Iran versperrt Starlink den Weg: Erfolg im Kampf gegen illegales Satelliten-Internet
Die iranischen Sicherheitsbehörden melden einen vermeintlichen Erfolg im Kampf gegen unerlaubte Internetkommunikation. Laut Berichten des staatlichen Rundfunks sollen rund 40.000 Geräte des Satelliten-Internetdienstes Starlink, der von Elon Musks Raumfahrtunternehmen SpaceX betrieben wird, deaktiviert worden sein. Ob diese Geräte tatsächlich beschlagnahmt oder durch andere Maßnahmen funktionsunfähig gemacht wurden, bleibt allerdings unklar und kann derzeit unabhängig nicht verifiziert werden.
Die iranische Regierung erhob erneut schwere Vorwürfe gegen Israel und die USA und beschuldigte sie, terroristische Aktivitäten zu fördern. Parallel dazu werden die jüngsten Massenproteste gegen die strikte Regierungsführung von der Staatsführung als ausländisch gesteuert betrachtet.

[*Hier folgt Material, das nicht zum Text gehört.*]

[src/rtl/uart_cmd_decoder.sv]
// Turns received UART command blocks into register-file writes and reads.
// Read data is streamed back to the UART transmitter over a valid/ready handshake.
module uart_cmd_decoder #(
  parameter int ADDR_W = 7,
  parameter int RD_LAT = 1
) (
  input  logic              clk,
  input  logic              rst_n,
  input  logic              rx_data_valid,
  input  logic [7:0]        rx_data,
  input  logic              rx_block_timeout,
  output logic              reg_wr_en,
  output logic              reg_rd_en,
  output logic [ADDR_W-1:0] reg_addr,
  output logic [7:0]        reg_wdata,
  input  logic [7:0]        reg_rdata,
  output logic              tx_valid,
  output logic [7:0]        tx_data,
  input  logic              tx_ready,
  output logic              busy,
  output logic              err
);

  typedef enum logic [2:0] {
    S_IDLE    = 3'd0,
    S_WR_DATA = 3'd1,
    S_RD_LEN  = 3'd2,
    S_RD_REQ  = 3'd3,
    S_RD_WAIT = 3'd4,
    S_RD_SEND = 3'd5
  } state_e;

  localparam int                WAIT_W    = 3;
  localparam logic [WAIT_W-1:0] WAIT_ONE  = WAIT_W'(1);
  localparam logic [WAIT_W-1:0] WAIT_LAST = WAIT_W'(RD_LAT);
  localparam logic [ADDR_W-1:0] ADDR_ONE  = ADDR_W'(1);

  state_e              state_q, state_d;
  logic [ADDR_W-1:0]   addr_q, addr_d;
  logic [7:0]          len_q, len_d;
  logic [WAIT_W-1:0]   wait_q, wait_d;
  logic                wr_en_q, wr_en_d;
  logic                rd_en_q, rd_en_d;
  logic [ADDR_W-1:0]   reg_addr_q, reg_addr_d;
  logic [7:0]          wdata_q, wdata_d;
  logic                tx_valid_q, tx_valid_d;
  logic [7:0]          tx_data_q, tx_data_d;
  logic                busy_q, busy_d;
  logic                err_q, err_d;

  // State, counters and every output are registered here.
  always_ff @(posedge clk or negedge rst_n) begin
    if (!rst_n) begin
      state_q    <= S_IDLE;
      addr_q     <= '0;
      len_q      <= 8'd0;
      wait_q     <= '0;
      wr_en_q    <= 1'b0;
      rd_en_q    <= 1'b0;
      reg_addr_q <= '0;
      wdata_q    <= 8'd0;
      tx_valid_q <= 1'b0;
      tx_data_q  <= 8'd0;
      busy_q     <= 1'b0;
      err_q      <= 1'b0;
    end else begin
      state_q    <= state_d;
      addr_q     <= addr_d;
      len_q      <= len_d;
      wait_q     <= wait_d;
      wr_en_q    <= wr_en_d;
      rd_en_q    <= rd_en_d;
      reg_addr_q <= reg_addr_d;
      wdata_q    <= wdata_d;
      tx_valid_q <= tx_valid_d;
      tx_data_q  <= tx_data_d;
      busy_q     <= busy_d;
      err_q      <= err_d;
    end
  end

  // Next-state and next-output decode; strobes default low, data outputs hold.
  always_comb begin
    state_d    = state_q;
    addr_d     = addr_q;
    len_d      = len_q;
    wait_d     = wait_q;
    wr_en_d    = 1'b0;
    rd_en_d    = 1'b0;
    reg_addr_d = reg_addr_q;
    wdata_d    = wdata_q;
    tx_valid_d = tx_valid_q;
    tx_data_d  = tx_data_q;
    err_d      = 1'b0;

    case (state_q)
      S_IDLE: begin
        if (rx_data_valid) begin
          addr_d  = rx_data[ADDR_W-1:0];
          state_d = rx_data[7] ? S_RD_LEN : S_WR_DATA;
        end else begin
          state_d = S_IDLE;
        end
      end

      S_WR_DATA: begin
        // A byte arriving with the timeout is still written before leaving.
        if (rx_data_valid) begin
          wr_en_d    = 1'b1;
          reg_addr_d = addr_q;
          wdata_d    = rx_data;
          addr_d     = addr_q + ADDR_ONE;
        end else begin
          wr_en_d = 1'b0;
        end
        if (rx_block_timeout) begin
          state_d = S_IDLE;
        end else begin
          state_d = S_WR_DATA;
        end
      end

      S_RD_LEN: begin
        if (rx_data_valid) begin
          len_d = rx_data;
          if (rx_data == 8'd0) begin
            state_d = S_IDLE;
          end else begin
            state_d    = S_RD_REQ;
            rd_en_d    = 1'b1;
            reg_addr_d = addr_q;
          end
        end else if (rx_block_timeout) begin
          err_d   = 1'b1;
          state_d = S_IDLE;
        end else begin
          state_d = S_RD_LEN;
        end
      end

      S_RD_REQ: begin
        // reg_rd_en is high during this state; latency counting starts next.
        err_d   = rx_data_valid;
        wait_d  = WAIT_ONE;
        state_d = S_RD_WAIT;
      end

      S_RD_WAIT: begin
        err_d = rx_data_valid;
        if (wait_q == WAIT_LAST) begin
          tx_valid_d = 1'b1;
          tx_data_d  = reg_rdata;
          state_d    = S_RD_SEND;
        end else begin
          wait_d = wait_q + WAIT_ONE;
        end
      end

      S_RD_SEND: begin
        err_d = rx_data_valid;
        if (tx_valid_q && tx_ready) begin
          tx_valid_d = 1'b0;
          addr_d     = addr_q + ADDR_ONE;
          len_d      = len_q - 8'd1;
          if (len_q == 8'd1) begin
            state_d = S_IDLE;
          end else begin
            state_d    = S_RD_REQ;
            rd_en_d    = 1'b1;
            reg_addr_d = addr_q + ADDR_ONE;
          end
        end else begin
          state_d = S_RD_SEND;
        end
      end

      default: begin
        state_d    = S_IDLE;
        tx_valid_d = 1'b0;
      end
    endcase

    busy_d = (state_d != S_IDLE);
  end

  assign reg_wr_en = wr_en_q;
  assign reg_rd_en = rd_en_q;
  assign reg_addr  = reg_addr_q;
  assign reg_wdata = wdata_q;
  assign tx_valid  = tx_valid_q;
  assign tx_data   = tx_data_q;
  assign busy      = busy_q;
  assign err       = err_q;

endmodule
<file path="config.mk">
export PLATFORM = sky130hd
export DESIGN_NAME = uart_rx_axis
export DESIGN_NICKNAME = d
export VERILOG_FILES = /design/src/rtl/uart_pkg.sv /design/src/rtl/uart_rx_fifo.sv /design/src/rtl/uart_rx_axis.sv
export SDC_FILE = /design/constraint.sdc
export NUM_CORES = 1
export LEC_CHECK = 0
export ABC_CLOCK_PERIOD_IN_PS = 4600
export BUFFER_PORTS_ARGS = -buffer_cell sky130_fd_sc_hd__buf_2
export CAP_MARGIN = 30
export CORE_MARGIN = 4
export CORE_UTILIZATION = 65
export CTS_CLUSTER_DIAMETER = 100
export CTS_CLUSTER_SIZE = 25
export DETAILED_ROUTE_END_ITERATION = 10
export PLACE_DENSITY = 0.92
export SYNTH_ARGS = -nofsm -noshare
export SYNTH_HDL_FRONTEND = slang
export SYNTH_SLANG_ARGS = --single-unit
</file>
<file path="constraint.sdc">
create_clock -name clk -period 4.6 [get_ports clk]
set_clock_uncertainty 0.2 [all_clocks]
set_input_delay 0.46 -clock clk [delete_from_list [all_inputs] [get_ports clk]]
set_output_delay 0.46 -clock clk [all_outputs]
set_load 0.1 [all_outputs]
</file>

Starlink, das auf einem Netzwerk Tausender Satelliten basiert, erfordert für den Empfang spezielle flache Antennen. Diese Geräte sind im Iran verboten, und es wird angenommen, dass etwa 50.000 solcher Terminals heimlich ins Land geschmuggelt wurden. Den Nutzern dieser Technik drohen hohe Strafen, einschließlich mehrjähriger Haft. Seit Ausbruch der jüngsten Protestwelle am 8. Januar ist der Zugang zum Internet im Iran weitgehend blockiert, was die Bedeutung alternativer Kommunikationswege wie Starlink erhöht.